The most hilarious of these involves the “musket mandate.” In their frantic search for some legal precedent that would contradict Vinson’s assertion that Congress can’t “compel an otherwise passive individual into a commercial transaction,” the imminent scholars at the Daily Kos, Salon, the Huffington Post, and more than a few mainstream “news” outlets have exhumed the Militia Act of 1792. This was a law passed by the 2nd Congress enabling the President to call up militias if the country “shall be invaded, or be in imminent danger of invasion from any foreign nation.” Because the act also required each militia member to “provide himself with a good musket or firelock,” these brilliant legal minds have pronounced it the perfect precedent for the ObamaCare’s requirement that every American buy health insurance.
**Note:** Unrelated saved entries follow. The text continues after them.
From an optimization exercise on the open Yosys and OpenROAD flow, aimed at small area and a short achievable clock period; shortcuts taken in it are not production practice.
Function was not checked in any run shown here: the RTL went through the layout flow alone.
Power figures rest on the tool's default switching activity, not on a simulated workload.

File: flow/config.mk
export PLATFORM = sky130hd
export DESIGN_NAME = keyed_permutation
export DESIGN_NICKNAME = keyed_permutation
export VERILOG_FILES = /design/flow/design.v
export SDC_FILE = /design/flow/constraint.sdc
export NUM_CORES = 4
export LEC_CHECK = 0
export ABC_AREA = 1
export CAP_MARGIN = 20
export CORE_MARGIN = 2
export CORE_UTILIZATION = 75
export SLEW_MARGIN = 20
export SYNTH_HIERARCHICAL = 1
export SYNTH_MINIMUM_KEEP_SIZE = 0
File: flow/constraint.sdc
create_clock -name core_clock -period 300.0 [get_ports {i_clk}]
set_input_delay 60.0000 -clock core_clock [delete_from_list [all_inputs] [get_ports {i_clk}]]
set_output_delay 60.0000 -clock core_clock [all_outputs]
set_load 0.01 [all_outputs]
Because that requirement was the primary target of Vinson’s ruling, the mandate’s advocates have peddled the 1792 law as proof that the government can indeed order citizens to buy things. Unfortunately for ObamaCare apologists, this same argument was raised shortly after Judge Henry Hudson struck down the mandate in a separate lawsuit filed in Virginia. And it failed to pass muster. Jeremy Singer-Vine at Slate, hardly a hive of Tea Party types, disposed of it thus: “How good of a defense, really, is the Militia Act for the insurance mandate? It’s pretty flimsy.” Why? Because the ObamaCare mandate is based on the Constitution’s commerce clause, while the Militia Act is grounded (oddly enough) in its militia clauses. Any attorney dumb enough to raise this argument before an actual judge would be laughed out of court

Only slightly less entertaining than the “musket mandate” is the claim that Vinson’s decision was a judicial anomaly that won’t be taken seriously by the higher courts. The Washington Post’s Ezra Klein provides an amusing twist on that widely disseminated fiction. Klein advises us that “a conservative legal scholar and friend” wrote him to say, “There remains a very good chance that this will not end up before the Supreme Court.… I’d wager just a little bit that these lower court decisions will be reversed and the matter will end there.” Setting aside curious similarities between Klein’s writing style and that of his friend, it is odd that a conservative would adhere so closely to the progressive party line. Klein’s nameless correspondent even uses the term “outlier,” which comes straight from the White House talking points on the ruling.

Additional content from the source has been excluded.